Quién diría que la más profunda modificación de la liturgia católica desde el Concilio Vaticano II iba a venir de la mano de un virus. Pero semejante episodio nos recuerda que, en contra de la idea general que considera las decisiones fundamentales fruto de la reflexión más honda y el estudio más exhaustivo, los accidentes dejan su impronta en la Historia con una facilidad pasmosa y una determinación duradera. El signo de darse la paz en misa obedece a una prerrogativa de los mismos Evangelios que, de hecho, tiene también su protagonismo directo en la eucaristía ("La paz os dejo, mi paz os doy", dijo Jesús a sus apóstoles según San Juan) y que viene a reforzar la calidad asamblearia de la Iglesia. Mientras los besamanos y los besapiés cuaresmales se corresponden con una tradición no litúrgica, por mucho respeto que merezcan quienes participan en ellos, el gesto de la paz es una expresión directa del Evangelio. Luego, bueno, ya saben, el gesto suele quedar en ese tímida tentativa de darse la mano sin apretar demasiado al desconocido que se sienta al lado; y, dado que el de al lado puede ser un inconsciente portador de rabiosas cepas de coronavirus a punto de entrar en ebullición, la Diócesis de Málaga ha recomendado a las parroquias que vigilen eso de darse la paz, que mejor se haga la cosa sin mucho entusiasmo, a medio metro de distancia, con un alzar de barbilla, hola qué pasa, en vez de darse la mano como si estuviésemos de duelo. Y, desde luego, nada de propinarse repetidos besos en las barbas al estilo hebraico, ni mucho menos lo de repartirse abrazos con fragor de palmadas en las espaldas al son de guitarras y canciones de Paul Simon según el modo cándido de las comunidades de base. He aquí que la estricta inspiración luterana se cuela en nuestras misas, quieto, tú en tu sitio y yo en el mío: tonterías las justas. Con Podemos a punto de retirar las misas de la televisión pública, con lo que la posibilidad de participar a distancia quedaría eliminada, el asunto de la fe se pone, por tanto, peliagudo. El asunto no ayuda precisamente a la llegada de nuevos adeptos a una Iglesia en crisis. Vaya por Dios.
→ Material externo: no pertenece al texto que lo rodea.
What follows belongs to an exercise in optimizing a design on an open flow for small area, a short achievable clock period and few clock cycles per item; a production flow would make more cautious choices. Where RTL was checked, it was by simulation tests only, not by an equivalence proof against the original.

Design sha256_engine, start of the top module:
module sha256_engine (
    input  wire         clk,
    input  wire         rst,         
    input  wire         in_valid,
    output wire         in_ready,
    input  wire         in_first,
    input  wire [31:0]  in_data,
    output wire         out_valid,
    input  wire         out_ready,
    output wire [255:0] out_digest
);
    reg        ld;         
    reg        rdy;        
    reg [3:0]  lag;        
    reg        run;        
    reg        fin;        
    reg        ov;         
    reg [3:0]  wcnt;       
    reg [5:0]  kn;         
    reg        first_q;    
    reg        ff_first;   
    reg        early;      
    reg [31:0] w [0:15];
    reg [31:0] a, b, c, d, e, f, g, h;
    reg [31:0] p;
    reg [31:0] ra [0:3];
    reg [31:0] re [0:3];
    function [31:0] rotr(input [31:0] x, input integer n);
        rotr = (x >> n) | (x << (32 - n));
    endfunction
    function [31:0] bsig0(input [31:0] x);
        bsig0 = rotr(x, 2) ^ rotr(x, 13) ^ rotr(x, 22);
    endfunction
    function [31:0] bsig1(input [31:0] x);
        bsig1 = rotr(x, 6) ^ rotr(x, 11) ^ rotr(x, 25);
    endfunction
    function [31:0] ssig0(input [31:0] x);
        ssig0 = rotr(x, 7) ^ rotr(x, 18) ^ (x >> 3);
    endfunction
    function [31:0] ssig1(input [31:0] x);
        ssig1 = rotr(x, 17) ^ rotr(x, 19) ^ (x >> 10);
    endfunction
    function [31:0] csa_s(input [31:0] x, input [31:0] y, input [31:0] z);
        csa_s = x ^ y ^ z;
    endfunction
    function [31:0] csa_c(input [31:0] x, input [31:0] y, input [31:0] z);
        csa_c = ((x & y) | (x & z) | (y & z)) << 1;
    endfunction
    function [31:0] add_bk(input [31:0] x, input [31:0] y);
        reg [31:0] gg, pp, hs;
        integer l, i;
        begin
            gg = x & y;
            pp = x ^ y;
            hs = pp;
            for (l = 0; l < 5; l = l + 1) begin
                for (i = (2 << l) - 1; i < 32; i = i + (2 << l)) begin
                    gg[i] = gg[i] | (pp[i] & gg[i - (1 << l)]);
                    pp[i] = pp[i] & pp[i - (1 << l)];
                end
            end
            for (l = 3; l >= 0; l = l - 1) begin
                for (i = (3 << l) - 1; i < 32; i = i + (2 << l)) begin
                    gg[i] = gg[i] | (pp[i] & gg[i - (1 << l)]);
                    pp[i] = pp[i] & pp[i - (1 << l)];
                end
            end
  ...
Size: about 1100 flip-flops, ~300 I/O pins, ~53000 µm² of cells after synthesis.
==> flow/config.mk <==
export PLATFORM = sky130hd
export DESIGN_NAME = sha256_engine
export DESIGN_NICKNAME = sha256_engine
export VERILOG_FILES = /design/flow/design.v
export SDC_FILE = /design/flow/constraint.sdc
export NUM_CORES = 4
export LEC_CHECK = 0
export CAP_MARGIN = 20
export CORE_MARGIN = 2
export CORE_UTILIZATION = 40
export CTS_BUF_LIST = sky130_fd_sc_hd__clkbuf_16
export CTS_CLUSTER_DIAMETER = 100
export CTS_CLUSTER_SIZE = 24
export SETUP_SLACK_MARGIN = 5
export SLEW_MARGIN = 20
==> flow/constraint.sdc <==
create_clock -name core_clock -period 10.0 [get_ports {clk}]
set_input_delay 2.0000 -clock core_clock [delete_from_list [all_inputs] [get_ports {clk}]]
set_output_delay 2.0000 -clock core_clock [all_outputs]
set_load 0.01 [all_outputs]
run.sh (not shown) runs the stock make flow with config.mk's settings and CLKGATE_MAP_FILE= SYNTH_SCRIPT=/design/flow/synth_recipe.tcl, a recipe that flattens the netlist after the stock synthesis.
Testbench counts at the start, summed over its fixed seeds: cycles 55,794, blocks 858.
Edit:
--- a/flow/design.v
+++ b/flow/design.v
@@ -136,17 +136,17 @@
     wire [31:0] hn    = (ld && wcnt == 4'd1) ? h0 : g;
     wire [31:0] pn_s  = csa_s(hn, k_t, w[15]);
     wire [31:0] pn_c  = csa_c(hn, k_t, w[15]);
     wire [31:0] p_new = add_bk(pn_s, pn_c);
     wire [31:0] u0_s = csa_s(ssig1(w[14]), w[9], ssig0(w[1]));
     wire [31:0] u0_c = csa_c(ssig1(w[14]), w[9], ssig0(w[1]));
     wire [31:0] u1_s = csa_s(u0_s, u0_c, w[0]);
     wire [31:0] u1_c = csa_c(u0_s, u0_c, w[0]);
-    wire [31:0] wnew = add_bk(u1_s, u1_c);
+    wire [31:0] wnew = u1_s + u1_c;
     wire [3:0] wcnt_n = take ? wcnt + 4'd1 : wcnt;
     wire       ld_n   = (take && wcnt == 4'd15) ? 1'b0 :
                         ((run && kn == 6'd63) ? 1'b1 : ld);
     wire [3:0] lag_n  = (!ld_n || wcnt_n == 4'd0 || take) ? 4'd0 : lag + 4'd1;
     wire       ov_n   = fin ? 1'b1 : (ov && !out_ready ? 1'b1 : 1'b0);
     wire       rdy_n  = ld_n && lag_n == 4'd0 && !(wcnt_n == 4'd15 && ov_n);
     reg [31:0] iva, ive;
     always @(*) begin
Outcome:
- The changed run went through all stages and came out clean
- flip-flop and latch count stays the same
- worst setup slack is better by 0.17 ns
- via count came out higher by about 1.6%
- die area came out higher by about 0.5%
- area after synthesis goes up by about 0.5%
- clock skew rises by 0.050 ns
- final area fell by 1.7%
- non-clock buffer count falls by 62
Testbench counts after the change, summed over its fixed seeds: cycles 55,794, blocks 858.

========
Setup of v6:
sha256_engine, a different RTL version from the one above (not shown whole).
Size: about 1,100 flip-flops, roughly 300 I/O pins.
Design sha256_engine, start of the top module:
module sha256_engine (
    input  wire         clk,
    input  wire         rst,         
    input  wire         in_valid,
    output wire         in_ready,
    input  wire         in_first,
    input  wire [31:0]  in_data,
    output wire         out_valid,
    input  wire         out_ready,
    output wire [255:0] out_digest
);
    reg        ld;         
    reg        rdy;        
    reg [3:0]  lag;        
    reg        run;        
    reg        fin;        
    reg        ov;         
    reg [3:0]  wcnt;       
    reg [5:0]  kn;         
    reg        first_q;    
    reg        ff_first;   
    reg        early;      
    reg [31:0] w [0:15];
    reg [31:0] a, b, c, d, e, f, g, h;
    reg [31:0] p;
    reg [31:0] k_q;        
    reg [31:0] ra [0:3];
    reg [31:0] re [0:3];
    function [31:0] rotr(input [31:0] x, input integer n);
        rotr = (x >> n) | (x << (32 - n));
    endfunction
    function [31:0] bsig0(input [31:0] x);
        bsig0 = rotr(x, 2) ^ rotr(x, 13) ^ rotr(x, 22);
    endfunction
    function [31:0] bsig1(input [31:0] x);
        bsig1 = rotr(x, 6) ^ rotr(x, 11) ^ rotr(x, 25);
    endfunction
    function [31:0] ssig0(input [31:0] x);
        ssig0 = rotr(x, 7) ^ rotr(x, 18) ^ (x >> 3);
    endfunction
    function [31:0] ssig1(input [31:0] x);
        ssig1 = rotr(x, 17) ^ rotr(x, 19) ^ (x >> 10);
    endfunction
    function [31:0] csa_s(input [31:0] x, input [31:0] y, input [31:0] z);
        csa_s = x ^ y ^ z;
    endfunction
    function [31:0] csa_c(input [31:0] x, input [31:0] y, input [31:0] z);
  ...
Settings: LEC_CHECK=0, CAP_MARGIN=20, CORE_MARGIN=2, CORE_UTILIZATION=40, SETUP_SLACK_MARGIN=5, SLEW_MARGIN=20; clock period 10.0 ns.
standard.sh (not shown) runs the stock make flow with config.mk's settings and CLKGATE_MAP_FILE= SYNTH_SCRIPT=/design/flow/synth_recipe.tcl, a recipe that flattens the netlist after the stock synthesis.
==> flow/flow/run.sh <==
#!/bin/bash
# Layout flow: the standard synthesis and layout, with
#  - port buffers of sky130_fd_sc_hd__buf_2,
#  - a clock tree built from clkbuf_16 leaf clusters of up to 24 sinks and
#    no dummy balancing loads.

# Each tool's output goes to a log file in the work folder.
set -euo pipefail
export BUFFER_PORTS_ARGS="-buffer_cell sky130_fd_sc_hd__buf_2"
export CTS_ARGS="-sink_clustering_enable -repair_clock_nets -sink_clustering_size 24 -sink_clustering_max_diameter 100 -buf_list sky130_fd_sc_hd__clkbuf_16 -dont_use_dummy_load"

bash standard.sh synth > synth.log 2>&1
bash standard.sh finish > layout.log 2>&1
#### Input delta (v7 over v6)
-- flow/design.v --
<<< v6, line 21
    reg        ff_first;   
    reg        early;      
    reg [31:0] w [0:15];
    reg [31:0] a, b, c, d, e, f, g, h;
>>> v7, line 21
    reg        ff_first;   
    reg        early;      
    reg [1:0]  fj;         
    reg [31:0] w [0:15];
    reg [31:0] a, b, c, d, e, f, g, h;
<<< v6, line 153
    reg [31:0] iva, ive;
    always @(*) begin
        case ({fin, kn[1:0]})
            3'b010:  begin iva = IV3; ive = IV7; end
            3'b011:  begin iva = IV2; ive = IV6; end
            3'b000:  begin iva = IV1; ive = IV5; end
            default: begin iva = IV0; ive = IV4; end
        endcase
>>> v7, line 154
    reg [31:0] iva, ive;
    always @(*) begin
        case (fj)
            2'd0:    begin iva = IV3; ive = IV7; end
            2'd1:    begin iva = IV2; ive = IV6; end
            2'd2:    begin iva = IV1; ive = IV5; end
            default: begin iva = IV0; ive = IV4; end
        endcase
<<< v6, line 201
            ff_first <= first_q;
        early <= init && run;
        for (i = 0; i < 15; i = i + 1)
            w[i] <= w[i + 1];
>>> v7, line 202
            ff_first <= first_q;
        early <= init && run;
        fj    <= (run && kn == 6'd61) ? 2'd0 : fj + 2'd1;
        for (i = 0; i < 15; i = i + 1)
            w[i] <= w[i + 1];
<<< v6, line 206
        if (pstep)
            p <= p_new;
        if (rstep) begin
            h <= g;
            g <= f;
>>> v7, line 208
        if (pstep)
            p <= p_new;
        if ((init && in_first && !run) || (fin && early && first_q)) begin
            {a, b, c, d, e, f, g, h} <= {IV0, IV1, IV2, IV3, IV4, IV5, IV6, IV7};
        end else if (rstep) begin
            h <= g;
            g <= f;
<<< v6, line 215
            b <= a;
            a <= a_new;
        end else if ((init && in_first) || (fin && early && first_q)) begin
            {a, b, c, d, e, f, g, h} <= {IV0, IV1, IV2, IV3, IV4, IV5, IV6, IV7};
        end else if (fin) begin
            {a, b, c, d} <= {fa_sum, ra[3], ra[2], ra[1]};
>>> v7, line 219
            b <= a;
            a <= a_new;
        end else if (fin) begin
            {a, b, c, d} <= {fa_sum, ra[3], ra[2], ra[1]};
==> comparison <==
- Highest attainable clock frequency (v7 over v6): increase, 0.0058 GHz
- Compared with v6, in v7 first-iteration DRC count climbed 616; flip-flop and latch count comparable; via count moved up; setup slack on the worst flop-to-flop path grew by 0.15 ns.
- v7 ends up with lower global router's overall resource usage than v6 does.
Testbench counts of v7, summed over its fixed seeds: cycles 55,794, blocks 858.
Only the layout flow was run in v6; the RTL was not checked for function there.

## port drivers added, routing unchanged
The flow's constraints put no driver on any port. The routed layouts listed below were extracted and timed again, unchanged, in two steps. Step 1 (the two cells are an assumption about what drives the block):
set clk [get_ports {clk}]
set_driving_cell -lib_cell sky130_fd_sc_hd__clkbuf_16 $clk
set_driving_cell -lib_cell sky130_fd_sc_hd__buf_2 [delete_from_list [all_inputs] $clk]
Step 2 also shifts input and output timing later by t, the mid clock arrival at the registers, as if the neighbouring blocks saw the same clock. a / b / c = ideal ports / drivers / drivers and shift; a / b = the first two.
run | t (ns) | setup slack, ns | slew at the worst register clock pin (ns) | worst slew at a driven data input, ns
the first run of note 1 | 0.778 | 4.922 / 4.922 / 4.314 | 0.11 / 0.11 | 0.09
the second run of note 1 | 0.778 | 5.090 / 5.090 / 4.373 | 0.11 / 0.11 | 0.11
v6 | 0.742 | 4.885 / 4.885 / 4.493 | 0.11 / 0.11 | 0.17
v7 | 0.741 | 5.033 / 5.033 / 4.536 | 0.11 / 0.11 | 0.10
After both steps every run listed still meets setup and hold. For the second run of note 1, which loses most, drivers alone change the setup slack by 0.000 ns; drivers and shift together by -0.717 ns.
Supongo, dado que la evidencia nos dice que hay muchos más casos de infectados que los realmente contabilizados, que en general vamos a tener de aquí a nada una sociedad más aséptica, más fría, más prudente, menos proclive a sobarse. Por más que en los autobuses de la EMT haya que restregarse a gusto cuando llega la parada y toca bajarse (con lo que, ya me dirán), y por más que para pasar por la acera del Mercado de Atarazanas haya que enfrentarse cuerpo a cuerpo con camareros y turistas atrincherados en sus mesitas, corresponde, parece, preservarse en la medida de lo posible, conformarse con mirarse de lejos, con intuirse, con la inclinación de cabeza oriental como señal de afecto. No tocarte, que cantaba Radio Futura. Habrá que prepararse entonces para encontrar mamparas protectoras debidamente desinfectadas en las tribunas de la Semana Santa. E iremos a la Feria del Centro metidos en nuestras escafandras de astronauta, respetuosas con el medio ambiente. Cero emisiones, bien: de eso se trata.